---- MATERIAL SUPPLIED
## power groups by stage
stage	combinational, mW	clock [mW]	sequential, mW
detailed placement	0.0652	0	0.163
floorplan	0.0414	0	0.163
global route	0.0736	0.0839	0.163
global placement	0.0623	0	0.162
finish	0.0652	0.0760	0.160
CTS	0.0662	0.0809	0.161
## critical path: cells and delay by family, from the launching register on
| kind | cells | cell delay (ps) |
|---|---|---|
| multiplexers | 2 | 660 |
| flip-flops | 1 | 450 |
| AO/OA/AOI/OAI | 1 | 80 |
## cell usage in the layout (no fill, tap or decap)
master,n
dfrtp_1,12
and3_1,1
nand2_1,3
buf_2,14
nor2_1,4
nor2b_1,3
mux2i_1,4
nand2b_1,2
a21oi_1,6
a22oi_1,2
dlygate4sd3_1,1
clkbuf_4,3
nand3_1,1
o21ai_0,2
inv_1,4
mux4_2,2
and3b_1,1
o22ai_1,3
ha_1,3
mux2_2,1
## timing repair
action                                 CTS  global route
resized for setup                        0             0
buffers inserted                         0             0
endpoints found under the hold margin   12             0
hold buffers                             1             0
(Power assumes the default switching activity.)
[config.mk]
export PLATFORM = sky130hd
export DESIGN_NAME = mem_arbiter
export DESIGN_NICKNAME = d
export VERILOG_FILES = /design/src/rtl/mem_arbiter.sv
export SDC_FILE = /design/constraint.sdc
export NUM_CORES = 1
export LEC_CHECK = 0
export CORE_MARGIN = 10
export CORE_UTILIZATION = 45
export DETAILED_ROUTE_END_ITERATION = 8
export DONT_BUFFER_PORTS = 1
export PLACE_DENSITY = 0.72
export SLEW_MARGIN = 20
export SYNTH_ARGS = -nofsm -noshare
export SYNTH_HDL_FRONTEND = slang
export SYNTH_SLANG_ARGS = --single-unit
[constraint.sdc]
create_clock -name clk -period 6.45 [get_ports clk]
set_input_delay 1.29 -clock clk [delete_from_list [all_inputs] [get_ports clk]]
set_output_delay 1.29 -clock clk [all_outputs]
set_load 0.02 [all_outputs]
[src/rtl/mem_arbiter.sv]
// Two-port (fetch/data) round-robin arbiter in front of a single stalling memory.
// One transaction at a time: IDLE -> RD|WR -> RESP -> IDLE.
module mem_arbiter #(
  parameter int DATA_W  = 32,
  parameter int ADDR_W  = 32,
  parameter int TIMEOUT = 63
) (
  input  logic              clk,
  input  logic              reset,
  input  logic              if_req,
  input  logic              if_write,
  input  logic [ADDR_W-1:0] if_address,
  input  logic [DATA_W-1:0] if_write_data,
  output logic              if_done,
  output logic [DATA_W-1:0] if_read_data,
  output logic              if_stall,
  input  logic              dm_req,
  input  logic              dm_write,
  input  logic [ADDR_W-1:0] dm_address,
  input  logic [DATA_W-1:0] dm_write_data,
  output logic              dm_done,
  output logic [DATA_W-1:0] dm_read_data,
  output logic              dm_stall,
  output logic              mem_read,
  output logic              mem_write,
  output logic [ADDR_W-1:0] mem_address,
  output logic [DATA_W-1:0] mem_write_data,
  input  logic [DATA_W-1:0] mem_read_data,
  input  logic              mem_stall,
  output logic              timeout_err
);

  localparam int CNT_W = (TIMEOUT > 1) ? $clog2(TIMEOUT) : 1;
  localparam logic [CNT_W-1:0] CNT_LAST = CNT_W'(TIMEOUT - 1);

  typedef enum logic [1:0] {IDLE, RD, WR, RESP} state_t;

  state_t            state_q, state_d;
  logic              gnt_q;         // 1 = data port owns the current transaction
  logic              last_grant_q;  // 1 = data port was served last
  logic [CNT_W-1:0]  cnt_q;
  logic              seen_busy_q;
  logic              timeout_err_q;
  logic [DATA_W-1:0] if_rdata_q, dm_rdata_q;
  logic [ADDR_W-1:0] addr_q;
  logic [DATA_W-1:0] wdata_q;

  logic pick_dm, pick_write, grant_en, rd_done, rd_timeout;

  // Data port wins unless the fetch port is alone or the data port went last.
  assign pick_dm    = dm_req && (!if_req || !last_grant_q);
  assign pick_write = pick_dm ? dm_write : if_write;

  always_ff @(posedge clk or posedge reset) begin
    if (reset) state_q <= IDLE;
    else       state_q <= state_d;
  end

  always_comb begin
    state_d    = state_q;
    grant_en   = 1'b0;
    rd_done    = 1'b0;
    rd_timeout = 1'b0;
    case (state_q)
      IDLE: begin
        if (if_req || dm_req) begin
          grant_en = 1'b1;
          state_d  = pick_write ? WR : RD;
        end
      end
      RD: begin
        // A read only counts as finished once the memory has shown it was busy.
        if (seen_busy_q && !mem_stall) begin
          rd_done = 1'b1;
          state_d = RESP;
        end else if (cnt_q == CNT_LAST) begin
          rd_timeout = 1'b1;
          state_d    = RESP;
        end
      end
      WR:      state_d = RESP;
      RESP:    state_d = IDLE;
      default: state_d = IDLE;
    endcase
  end

  always_ff @(posedge clk or posedge reset) begin
    if (reset) begin
      gnt_q         <= 1'b0;
      last_grant_q  <= 1'b0;
      cnt_q         <= '0;
      seen_busy_q   <= 1'b0;
      timeout_err_q <= 1'b0;
      if_rdata_q    <= '0;
      dm_rdata_q    <= '0;
    end else begin
      case (state_q)
        IDLE: begin
          if (grant_en) begin
            gnt_q       <= pick_dm;
            cnt_q       <= '0;
            seen_busy_q <= 1'b0;
          end
        end
        RD: begin
          cnt_q <= cnt_q + 1'b1;
          if (mem_stall) seen_busy_q <= 1'b1;
          if (rd_done) begin
            if (gnt_q) dm_rdata_q <= mem_read_data;
            else       if_rdata_q <= mem_read_data;
          end else if (rd_timeout) begin
            if (gnt_q) dm_rdata_q <= '0;
            else       if_rdata_q <= '0;
            timeout_err_q <= 1'b1;
          end
        end
        RESP:    last_grant_q <= gnt_q;
        default: ;
      endcase
    end
  end

  // Request fields are captured at grant so the requester may drop req afterwards.
  always_ff @(posedge clk) begin
    if (grant_en) begin
      addr_q  <= pick_dm ? dm_address    : if_address;
      wdata_q <= pick_dm ? dm_write_data : if_write_data;
    end
  end

  assign mem_read       = (state_q == RD);
  assign mem_write      = (state_q == WR);
  assign mem_address    = addr_q;
  assign mem_write_data = wdata_q;

  assign if_done      = (state_q == RESP) && !gnt_q;
  assign dm_done      = (state_q == RESP) &&  gnt_q;
  assign if_stall     = if_req && !if_done;
  assign dm_stall     = dm_req && !dm_done;
  assign if_read_data = if_rdata_q;
  assign dm_read_data = dm_rdata_q;
  assign timeout_err  = timeout_err_q;

endmodule
==> results by group <==
Timing
  – Fin crit period: 2.96 ns
  – Setup slack after layout: 3.49 ns
  – Period utilisation layout: 0.459
  – Worst-Margin Slew: 0.815 ns
  – Final setup TNS: 0 ns
  – Final Max Tran Viols: 0
  – Final Hold Viols: 0
  – RSZ-0062 raised after global routing: no
  – Hold_ws: 0.501 ns
  – Final setup fails: 0
  – Achievable Freq: 338 MHz
  – Slew margin rel.: 0.457
  – Clock Skews: 0.00754 ns

Pwr
  – Leak: 2.60 nW
  – Pwr Density: 533 nW/µm²
  – Tot Pwr: 3.41 mW
  – Max VDD drop: 0.244 mV

Detailed routing
  – Pre-Repair DR Iteration Count: 4
  – Drt total wl: 16200 µm
  – Initial drt markers: 191
  – Wire length per cell: 29.6 µm
  – Routed Antenna Nets: 0
  – Vias per inst: 5.85
  – Drc violations: 0
  – Routed vias: 3187

Setup path
  – CP peak stage delay: 0.44 ns
  – Crit-path most repeated cell: nor2b_1
  – Crit path buffers/inverters: 0
  – Worst Setup End Kind: primary output
  – Req. time, crit path: 5.16 ns
  – Worst path cell trace: ha_1, nor2b_1, nor2b_1
  – CP startpoint kind: flop
  – CP Max Fanout: 4
  – Critical-path top delay cell: nor2b_1
  – Top delay family on crit path: simple AND/OR/NAND/NOR gates
  – CP Data Arrival Time: 1.67 ns
  – Worst Path Class, Setup: flop to primary output

Place
  – Placement Setup Slack: 3.51 ns
  – Placer Congestion: 0.814
  – Buffers on Ports: 0
  – Placed cells: 513
  – DP Area: 5830 µm²
  – Detail Placement HPWL: 12100 µm

Logic synthesis
  – Synth top area cells: edfxtp_1 (34%), dfrtp_1 (34%), mux2_2 (13%)
  – Synth warnings: 0
  – Primary FF master, synth: dfrtp_1
  – Post-synth top area cell: edfxtp_1
  – Ys async rst share: 0.543
  – Synth Instances: 359
  – Post-synth top cells: dfrtp_1 (76), mux2_2 (65), a22o_1 (64), edfxtp_1 (64), buf_2 (17)
  – Avg Cell Area, Syn: 15.8 µm²
  – #FFs+latches synth: 140
  – Number of synthesized flops with an enable pin: 64
  – Cell variety after synth: 30
  – Most numerous cell in the Yosys netlist: dfrtp_1
  – Sequential element share of the synthesized area: 0.675
  – Synth top area share: 0.339
  – Net Count, Synth: 532
  – Post-Syn Area: 5660 µm²

Floorplanning
  – Row count: 40
  – Placeable core area: 12200 µm²
  – IO Pins: 302
  – Die Ht: 132 µm
  – Starting Density: 0.466
  – Die area: 17500 µm²
  – Die X: 132 µm

Clock tree
  – CTS max path bufs: 2
  – # hold bufs at CTS: 0
  – Root Driver: clkbuf_16
  – CTS Buf Count: 17
  – # Post-CTS Setup Buffers: 0
  – Post-CTS sizing: 0
  – CTS H-tree lvls: 4
  – CTS clk-pin slew, worst paths: 0.06 ns
  – Clk sinks: 140
  – Clock Latency Late Sink: 0.41 ns
  – CTS tree: done

Cells and area
  – Post-Layout Cell Count: 545
  – Final core utilization: 0.525
  – Layout cells sized above 1: 0.289
  – Ant diodes: 0
  – Area Growth Syn to Fin: 12.8%
  – Final Cell Area: 6390 µm²
  – Nets@finish: 537

Global routing
  – Most used routing layer: met2
  – Initial antenna violation count: 0
  – Largest net degree at the start of global routing: 69
  – First-pass GRT wire length: 23800 µm
  – Gr usage total: 0.179
  – Met1 Resource Use GR: 0.175
  – Met3 Use GR: 0.124
  – Grt met2 use: 0.289
  – Grt total ovfl: 0
  – Vias in the first global route: 3557

Hold path
  – Worst Hold Class: flop to flop

Outcome
  – Status: completed

Job
  – Max Cap Violations: 0
==> logic make-up (layout without fill, tap and decap cells) <==
family / after synthesis / count (layout) / share of synthesized area
AOI/OAI and AO/OA: 77 / 77 / 0.114
xor gates and xnor gates: 4 / 4 / 0.00618
adders and majority gates: 6 / 6 / 0.0133
buffers and inverters: 28 / 46 / 0.0250
DFF: 140 / 140 / 0.675
muxes: 67 / 67 / 0.133
and+or+nand+nor: 37 / 37 / 0.0340
==> cells in the final DEF (no fill, tap or decap), types with 2 or more instances in the layout <==
master,instances
clkbuf_1,2
inv_2,2
edfxtp_1,64
ha_1,6
buf_4,7
nor2_1,12
clkinv_2,4
dfrtp_1,76
nor3b_4,2
nand3_1,3
mux2_2,65
a311oi_1,2
nand2_1,9
inv_1,5
o21ai_0,7
nor4_1,2
clkinvlp_4,3
nor2b_1,4
xnor2_1,4
clkbuf_16,18
a22o_1,64
clkbuf_8,3
==> worst register-to-register path, cell delays in order, from the launching register on <==
cell	delay, ns
dfrtp_1	0.40
inv_1	0.11
ha_1	0.36
o21ai_0	0.20
inv_2	0.08
buf_4	0.61
==> flip-flops by register name (all words and copies together) (netlist names) <==
name / cells
mem_write_data: 32
seen_busy_q: 1
gnt_q: 1
state_q: 2
last_grant_q: 1
mem_address: 32
if_read_data: 32
timeout_err: 1
cnt_q: 6
dm_read_data: 32
==> report_power, final <==
part | total (mW) | internal, mW | switching [mW] | leakage, nW
logic | 0.618 | 0.289 | 0.329 | 0.774
registers | 1.89 | 1.30 | 0.591 | 1.55
clock network | 0.900 | 0.544 | 0.356 | 0.270
==> metal layers <==
layer,up-vias,share of wire
met4,0,0.020
met1,1567,0.33
met3,17,0.16
li1,1378,-
met2,225,0.49
met5,-,0
==> final cells by class <==
cell class	instances	area (µm²)
Inverter	7	26.3
Timing Repair Buffer	7	52.6
Multi-Input combinational cell	191	1720
Sequential cell	140	3820
Clock buffer	23	499
Fill cell	985	5770
Clock inverter	9	60.1
Tap cell	168	210
==> final timing paths <==
| kind | start | endpoint | slack [ns] | depth (start not counted) |
|---|---|---|---|---|
| worst max-delay path | state_q[0] | if_stall | 3.49 | 3 |
| max in group asynchronous | reset | if_read_data[27] | 4.70 | 2 |
| worst min-delay path | seen_busy_q | seen_busy_q | 0.50 | 2 |
| worst max register to register | state_q[1] | mem_address[4] | 4.25 | 5 |
| worst min register to register | seen_busy_q | seen_busy_q | 0.50 | 2 |
| min in group asynchronous | reset | cnt_q[2] | 0.70 | 1 |
(Power assumes the default switching activity.)
**config.mk**
```make
export PLATFORM = sky130hd
export DESIGN_NAME = serial_to_parallel_rx
export DESIGN_NICKNAME = d
export VERILOG_FILES = /design/src/rtl/serial_to_parallel_rx.sv
export SDC_FILE = /design/constraint.sdc
export NUM_CORES = 1
export LEC_CHECK = 0
export CELL_PAD_IN_SITES_DETAIL_PLACEMENT = 1
export CELL_PAD_IN_SITES_GLOBAL_PLACEMENT = 2
export CORE_MARGIN = 1.5
export CORE_UTILIZATION = 30
export CTS_CLUSTER_SIZE = 8
export DETAILED_ROUTE_END_ITERATION = 7
export GPL_ROUTABILITY_DRIVEN = 0
export GPL_TIMING_DRIVEN = 0
export PLACE_DENSITY_LB_ADDON = 0.1
export SETUP_SLACK_MARGIN = 0.5
export SLEW_MARGIN = 15
export SYNTH_ARGS = -nofsm -noshare
export SYNTH_HDL_FRONTEND = slang
export SYNTH_SLANG_ARGS = --single-unit
```
**constraint.sdc**
```tcl
create_clock -name clk -period 3.6 [get_ports clk]
set_clock_uncertainty 0.05 [all_clocks]
set_input_delay 0.72 -clock clk [delete_from_list [all_inputs] [get_ports clk]]
set_output_delay 0.72 -clock clk [all_outputs]
set_load 0.05 [all_outputs]
```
--------
* [EXERCISE INSTRUCTIONS]:
One stretch of the lines above is wanted, from the line that contains "if_req && !if_done;" through the line that contains "ha_1, nor2b_1, nor2b_1". Output it exactly.

* [SOLUTION TO THIS PROBLEM]:
  assign if_stall     = if_req && !if_done;
  assign dm_stall     = dm_req && !dm_done;
  assign if_read_data = if_rdata_q;
  assign dm_read_data = dm_rdata_q;
  assign timeout_err  = timeout_err_q;

endmodule
==> results by group <==
Timing
  – Fin crit period: 2.96 ns
  – Setup slack after layout: 3.49 ns
  – Period utilisation layout: 0.459
  – Worst-Margin Slew: 0.815 ns
  – Final setup TNS: 0 ns
  – Final Max Tran Viols: 0
  – Final Hold Viols: 0
  – RSZ-0062 raised after global routing: no
  – Hold_ws: 0.501 ns
  – Final setup fails: 0
  – Achievable Freq: 338 MHz
  – Slew margin rel.: 0.457
  – Clock Skews: 0.00754 ns

Pwr
  – Leak: 2.60 nW
  – Pwr Density: 533 nW/µm²
  – Tot Pwr: 3.41 mW
  – Max VDD drop: 0.244 mV

Detailed routing
  – Pre-Repair DR Iteration Count: 4
  – Drt total wl: 16200 µm
  – Initial drt markers: 191
  – Wire length per cell: 29.6 µm
  – Routed Antenna Nets: 0
  – Vias per inst: 5.85
  – Drc violations: 0
  – Routed vias: 3187

Setup path
  – CP peak stage delay: 0.44 ns
  – Crit-path most repeated cell: nor2b_1
  – Crit path buffers/inverters: 0
  – Worst Setup End Kind: primary output
  – Req. time, crit path: 5.16 ns
  – Worst path cell trace: ha_1, nor2b_1, nor2b_1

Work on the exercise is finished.